Che pensare di questo? Ammesso che sia possibile pensare. Che fare oltre a sentirsi derubati di ogni consolazione? Una risposta forse l'ho trovata, a pagina 267 di un romanzo intitolato Il cardillo addolorato. «Vi è un dolore che supera in gravità e dimensioni il dolore degli intellettuali, degli innamorati delle riforme e perfino degli ansiosi di Costituzione» dice così, «un dolore non degli adulti, di cui sempre si parla, e a cui ci si riferisce generalmente pronunciando la parola magica: dolore».

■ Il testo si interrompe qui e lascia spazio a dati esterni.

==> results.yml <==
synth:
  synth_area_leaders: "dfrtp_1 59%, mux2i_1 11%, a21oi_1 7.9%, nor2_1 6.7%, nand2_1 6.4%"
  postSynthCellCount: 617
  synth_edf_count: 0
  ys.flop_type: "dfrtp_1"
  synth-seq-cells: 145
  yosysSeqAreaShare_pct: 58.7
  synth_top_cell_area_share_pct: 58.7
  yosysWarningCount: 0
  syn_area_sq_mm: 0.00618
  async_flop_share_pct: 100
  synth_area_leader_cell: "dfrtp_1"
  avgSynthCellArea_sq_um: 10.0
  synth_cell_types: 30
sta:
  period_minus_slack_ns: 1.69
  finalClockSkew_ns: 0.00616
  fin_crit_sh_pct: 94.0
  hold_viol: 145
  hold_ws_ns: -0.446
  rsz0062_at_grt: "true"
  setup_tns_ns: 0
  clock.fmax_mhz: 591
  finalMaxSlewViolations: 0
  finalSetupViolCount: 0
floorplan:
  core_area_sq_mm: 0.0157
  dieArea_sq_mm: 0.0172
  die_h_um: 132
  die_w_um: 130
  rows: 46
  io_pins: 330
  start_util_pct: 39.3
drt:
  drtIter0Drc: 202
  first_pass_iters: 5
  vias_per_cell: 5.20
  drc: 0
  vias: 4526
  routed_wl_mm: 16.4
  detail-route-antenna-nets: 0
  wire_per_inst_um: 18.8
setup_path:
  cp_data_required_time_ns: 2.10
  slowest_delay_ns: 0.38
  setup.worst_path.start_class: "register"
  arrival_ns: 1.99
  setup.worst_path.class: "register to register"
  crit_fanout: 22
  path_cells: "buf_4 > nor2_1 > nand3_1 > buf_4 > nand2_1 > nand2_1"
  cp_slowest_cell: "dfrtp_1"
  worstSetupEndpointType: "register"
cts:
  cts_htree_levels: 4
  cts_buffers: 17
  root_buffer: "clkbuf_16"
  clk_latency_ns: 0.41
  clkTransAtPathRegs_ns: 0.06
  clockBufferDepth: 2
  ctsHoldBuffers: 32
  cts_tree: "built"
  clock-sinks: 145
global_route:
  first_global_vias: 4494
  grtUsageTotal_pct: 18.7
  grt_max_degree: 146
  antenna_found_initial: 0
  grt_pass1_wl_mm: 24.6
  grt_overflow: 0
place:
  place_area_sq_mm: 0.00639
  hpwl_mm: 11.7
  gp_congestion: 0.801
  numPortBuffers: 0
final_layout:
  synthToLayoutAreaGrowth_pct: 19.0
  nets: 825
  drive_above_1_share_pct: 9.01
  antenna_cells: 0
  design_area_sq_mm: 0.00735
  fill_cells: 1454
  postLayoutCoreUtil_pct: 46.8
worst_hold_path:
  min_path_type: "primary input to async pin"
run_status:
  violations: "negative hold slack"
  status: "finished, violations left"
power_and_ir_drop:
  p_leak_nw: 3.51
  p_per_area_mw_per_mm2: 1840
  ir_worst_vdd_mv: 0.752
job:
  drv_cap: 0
==> config.mk <==
export PLATFORM = sky130hd
export DESIGN_NAME = uart_tx
export DESIGN_NICKNAME = d
export VERILOG_FILES = /design/src/rtl/uart_tx.sv
export SDC_FILE = /design/constraint.sdc
export NUM_CORES = 1
export LEC_CHECK = 0
export ABC_CLOCK_PERIOD_IN_PS = 2750
export CAP_MARGIN = 10
export CORE_MARGIN = 10
export CORE_UTILIZATION = 50
export DETAILED_ROUTE_END_ITERATION = 7
export GPL_TIMING_DRIVEN = 0
export PLACE_DENSITY = 0.76
export REMOVE_ABC_BUFFERS = 1
export SLEW_MARGIN = 20
export SYNTH_ARGS = -nofsm -noshare
export SYNTH_HDL_FRONTEND = slang
export SYNTH_SLANG_ARGS = --single-unit
==> constraint.sdc <==
create_clock -name CLK -period 2.75 [get_ports CLK]
set_input_delay 0.4125 -clock CLK [delete_from_list [all_inputs] [get_ports CLK]]
set_output_delay 0.4125 -clock CLK [all_outputs]
set_load 0.01 [all_outputs]
==> src/rtl/uart_tx.sv <==
// uart_tx: serial transmitter framing one byte as start, LSB-first data, optional parity, stop.
// Runs on the divided bit clock; TX_OUT and Busy are registered from the next-state decode.
module uart_tx #(
   parameter int DATA_WIDTH = 8
) (
   input  logic                  CLK,
   input  logic                  RST,
   input  logic [DATA_WIDTH-1:0] P_DATA,
   input  logic                  Data_Valid,
   input  logic                  PAR_EN,
   input  logic                  PAR_TYP,
   output logic                  TX_OUT,
   output logic                  Busy
);
   localparam int CW = DATA_WIDTH > 1 ? $clog2(DATA_WIDTH) : 1;
   typedef enum logic [2:0] {IDLE, START, DATA, PARITY, STOP} state_t;
   state_t                state, next_state;
   logic [DATA_WIDTH-1:0] data_r;
   logic                  par_en_r, par_typ_r;
   logic [CW-1:0]         bit_cnt, cnt_nxt;
   logic                  tx_nxt, busy_nxt;
   always_ff @(posedge CLK or negedge RST) begin
      if (!RST) begin
         state     <= IDLE;
         data_r    <= '0;
         par_en_r  <= 1'b0;
         par_typ_r <= 1'b0;
         bit_cnt   <= '0;
      end else begin
         state   <= next_state;
         bit_cnt <= cnt_nxt;
         if (state == IDLE && Data_Valid) begin
            data_r    <= P_DATA;
            par_en_r  <= PAR_EN;
            par_typ_r <= PAR_TYP;
         end
      end
   end
   always_comb begin
      next_state = IDLE;
      case (state)
         IDLE:    next_state = Data_Valid ? START : IDLE;
         START:   next_state = DATA;
         DATA:    next_state = (bit_cnt == CW'(DATA_WIDTH - 1)) ? (par_en_r ? PARITY : STOP) : DATA;
         PARITY:  next_state = STOP;
         default: next_state = IDLE;
      endcase
      cnt_nxt = (state == DATA) ? bit_cnt + CW'(1) : '0;
   end
   // Outputs are decoded from the upcoming state so the registered line changes on the same edge.
   always_comb begin
      tx_nxt   = (next_state == START)  ? 1'b0 :
                 (next_state == DATA)   ? data_r[cnt_nxt] :
                 (next_state == PARITY) ? (^data_r) ^ par_typ_r : 1'b1;
      busy_nxt = next_state != IDLE;
   end
   always_ff @(posedge CLK or negedge RST) begin
      if (!RST) begin
         TX_OUT <= 1'b1;
         Busy   <= 1'b0;
      end else begin
         TX_OUT <= tx_nxt;
         Busy   <= busy_nxt;
      end
   end
endmodule

* After elaboration in Yosys (flattened, before gate mapping) *
Index checks and enable logic that the tools add are counted.

storage, ports and cells
  register bits = 18
  output and inout port bits = 2
  word-level logic and storage cells = 31

cells by class
  $add $sub $neg = 1
  magnitude comparators = 1
  equal/unequal tests = 7
  multiplexer cells = 10
  bitwise operators = 1
  reduce and logical (&&, ||, !) cells = 4

operators with widths
  cell                   count
  $eq A3 B2 Y1 const B   4
  $pmux W3 S4            1
  $mux W3                3
  $reduce_xor A8 Y1      1
  $eq A3 B1 Y1 const B   2
  $mux W1                5
  $lt A3 B4 Y1 const B   1
  $add A3 B1 Y3 const B  1
  $bmux W1 S3            1
  $eq A3 B3 Y1 const B   1
  $logic_not A3 Y1       1
  $reduce_bool A3 Y1     1
  $logic_and A1 B1 Y1    1
  $xor A1 B1 Y1          1

* Logic depth before layout (Yosys ltp) *
  depth in word-level cells = 7
  depth in mapped cells = 7
  gate-level depth less buffers = 7

* Worst setup path after synthesis *
No wires, ideal clock.

  path type = register to register
  from = register bit_cnt[0]
  to = register TX_OUT
  setup time = 0.095 ns
  arrival = 1.684 ns
  data required time = 2.655 ns
  slack = 0.971 ns
  stages on the path, launching flop included = 8
  period minus slack after synthesis = 1.779 ns
  cell sequence = dfrtp_1 ha_1 ha_1 and4bb_1 mux2i_1 a21oi_1 o211ai_1 o221ai_1

between the ends
  elaborated cells between the ends (all ways) = 13
  those cells by class = 1 x add/sub; 4 x eq/ne; 8 x mux

RTL lines
  element                        line  text
  start: declaration             20    logic [CW-1:0] bit_cnt, cnt_nxt;
  start signal: assignment       31    bit_cnt <= cnt_nxt;
  $add A3 B1 Y3                  48    cnt_nxt = (state == DATA) ? bit_cnt + CW'(1) : '0;
  $mux W3                        48
  named net cnt_nxt[2]           20
  $bmux W1 S3                    53    (next_state == DATA) ? data_r[cnt_nxt] :
  $mux W1 (not written as such)  53
  $mux W1                        53
  $mux W1                        52    tx_nxt = (next_state == START) ? 1'b0 :
  named net tx_nxt               21    logic tx_nxt, busy_nxt;
  end signal: assignment         62    TX_OUT <= tx_nxt;
  end: declaration               12    output logic TX_OUT,

The timed path passes the listed nets, and every way through them passes these cells. The select of a mux whose other input is x is not followed.
A chain may end at the register's enable or synchronous reset.

* Worst setup path after layout *
Same ends and word-level chain as after synthesis.

==> impl_metrics.yaml <==
logic_synthesis:
  yosysWarnings: 0
  netlist_top_cells_count: "17 x dfrtp_1, 9 x mux2_2, 7 x xnor2_1"
  synth_most_common_cell: "dfrtp_1"
  synth-seq-area-share_pct: 51.1
  async_flop_share_pct: 100
  synth_ff_type: "dfrtp_1"
  synth_cells: 74
  syn_area_um2: 885
  ys_ff_latch: 18
  avgSynthCellArea_um2: 12.0
  ys_types: 25
  synthTopCellsByArea: "dfrtp_1 48%, mux2_2 11%, xnor2_1 6.9%"
  synth_top_area_share_pct: 48.1
  synth_area_leader_cell: "dfrtp_1"
  synth-edff-count: 0
placement:
  dpl.hpwl_mm: 1.26
  io_buffers: 14
  placed_cells: 111
  place_congestion: 0.804
  pre_cts_slack_ns: 0.600
clocking:
  ctsHtreeMaxLevel: 1
  clkTransAtPathRegs_ns: 0.10
  postCtsHoldBufs: 0
  cts_made_buffers: 3
  clock-sinks: 18
  ctsResizeCount: 0
  cts_tree: "yes"
  cts_root_buf: "clkbuf_4"
  clock_latency_ns: 0.30
  cts_setup_buffers: 0
  cts_buffer_depth: 2
route:
  viasPerCell: 5.37
  ant_nets: 0
  drc: 0
  vias: 617
  wl_per_cell_um: 13.9
  wl_mm: 1.59
  first_pass_iters: 4
  drt-initial-drc-count: 3
die:
  io_pins: 15
  die_h_um: 62.1
  rows: 15
  dieArea_um2: 3850
  core_area_um2: 1710
  start_util_pct: 51.8
  die_w_um: 62.1
finish:
  area_growth_pct: 22.2
  final_util_pct: 63.3
  diodes: 0
  final_nets: 106
  fin_cells: 115
  layout-drive-gt1-share_pct: 16.7
sta:
  worst_slack_ns: 0.770
  setup-violations-final: 0
  rsz0062_at_grt: "no"
  maxClockFrequency_mhz: 505
  post-route-period-util_pct: 72.0
  clock_skew_ns: 0.00776
  worstMarginPinSlew_ns: 0.776
  finalHoldViolations: 0
  fin_crit_ns: 1.98
  drv_slew: 0
  setup_tns_ns: 0
  relSlewSlack_pct: 48.1
  fin_hold_ws_ns: 0.543
pwr:
  peakVddDrop_mv: 0.584
  power.density_nw_per_um2: 1140
  cellLeakagePower_nw: 0.445
setup_path:
  cp_cell_sequence: "ha_1 > ha_1 > and4bb_1 > mux2i_1 > a21oi_1 > o211ai_1 > o221ai_1"
  end_kind: "register"
  critPathKind: "register to register"
  cp.buffers_inverters: 0
  arrival_ns: 2.18
  crit_fanout: 7
  startpoint_type: "register"
  cp_common_cell: "ha_1"
  reg2reg_slack_ns: 0.77
  cp_slowest_cell: "dfrtp_1"
  crit_family: "adder cells"
  critPathRequiredTime_ns: 2.95
  critPathMaxStageDelay_ns: 0.44
grt:
  grt.overflow.total: 0
  grt_first_pass_wirelength_mm: 2.75
  antenna_found_initial: 0
  grt_pass1_vias: 622
  grt_max_degree: 19
  grt_usage_pct: 9.45
run:
  cap_violations: 0
hold_path:
  hp-class: "register to register"
run_status:
  status: "finished, final reports clean"
[final timing paths]
kind | cells past startpoint | startpoint | to
max | 7 | bit_cnt[0] | TX_OUT
min | 1 | par_typ_r | par_typ_r
max reg2reg | 7 | bit_cnt[0] | TX_OUT
min reg2reg | 1 | par_typ_r | par_typ_r
max in group asynchronous | 1 | RST | data_r[3]
min in group asynchronous | 1 | RST | par_en_r
[cell type report]
| cell class | instances | area, um2 |
|---|---|---|
| Clock buffer | 4 | 26.3 |
| Fill cell | 154 | 627 |
| Multi-Input combinational cell | 51 | 420 |
| Sequential cell | 18 | 452 |
| Tap cell | 25 | 31.3 |
| Timing Repair Buffer | 14 | 140 |
| Inverter | 3 | 11.3 |
[flip-flops by register name, summed over array words and instances (netlist names)]
register	flops
Busy	1
par_en_r	1
bit_cnt	3
par_typ_r	1
state	3
TX_OUT	1
data_r	8
[cells in the final DEF (no fill, tap or decap)]
cell / count
dfrtp_1: 17
clkdlybuf4s50_1: 14
mux2_2: 9
xnor2_1: 7
nor2_1: 5
a211oi_1: 4
nor2b_1: 4
inv_1: 3
nor3_1: 3
clkbuf_4: 3
nand3_1: 2
a21oi_1: 2
nand2_1: 2
ha_1: 2
dfstp_2: 1
nand2b_1: 1
nor3b_4: 1
and4bb_1: 1
nor4b_4: 1
xor2_1: 1
mux2i_1: 1
a31oi_1: 1
or3b_1: 1
o211ai_1: 1
o221ai_1: 1
o21ai_0: 1
clkbuf_1: 1
[worst reg2reg max path, stage by stage (launching register included)]
cell and delay (ns):
dfrtp_1 0.44, ha_1 0.22, ha_1 0.38, and4bb_1 0.26
mux2i_1 0.20, a21oi_1 0.08, o211ai_1 0.16, o221ai_1 0.13
[cell families (layout without fill, tap and decap cells)]
kind of cell / count (synthesis) / in the layout / synth area share (%)
adders and majority gates: 2 / 2 / 2.83
buffers and inverters: 5 / 21 / 2.40
DFF: 18 / 18 / 51.1
AOI/OAI and AO/OA: 10 / 10 / 7.64
and+or+nand+nor: 21 / 21 / 15.6
xor gates and xnor gates: 8 / 8 / 7.92
muxes: 10 / 10 / 12.6
[metrics by stage]
stage	total power, W	instance area, um2
finish	0.00123	1080
global route	0.00133	1080
CTS	0.00125	1080
detailed placement	0.00111	1050
global placement	0.00108	1050
floorplan	0.000955	875
[where the power goes]
group | internal (W) | switching, W
Clock | 0.0000565 | 0.0000802
Combinational | 0.000346 | 0.000240
Sequential | 0.000386 | 0.000125
[routing by layer]
| metal | wire length, um | GRT usage, % |
|---|---|---|
| met1 | 614 | 10.4 |
| met2 | 843 | 16.5 |
| met3 | 113 | 3.46 |
| met4 | 21 | 2.87 |
| met5 | 0 | 0 |
Power figures use the tool's default switching activity.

Quando scrisse queste righe Anna Maria Ortese guardava all'infanzia. Di qualsiasi tempo e spazio. L'infanzia adamantina e fragile, l'infanzia per lei simile a un inferno bianco, l'infanzia-lager con annessa una sofferenza esclusiva, voluta dai cosiddetti grandi ma che i grandi non intendono. La ragione? «Perché il dolore è un deserto», leggiamo ancora. «E solo i fanciulli, nel mondo, possono conoscere il deserto». È quanto accaduto sul Golan in fin dei conti.

Quei bambini colpiti da Hezbollah sono proprio i «piccerilli», come li chiamerà sempre Ortese, i piccerilli del Medio Oriente che ci hanno avvertiti. Hanno tradotto tutta l'aridità della vita, l'hanno pronunciata di nuovo: sapremo ascoltarli?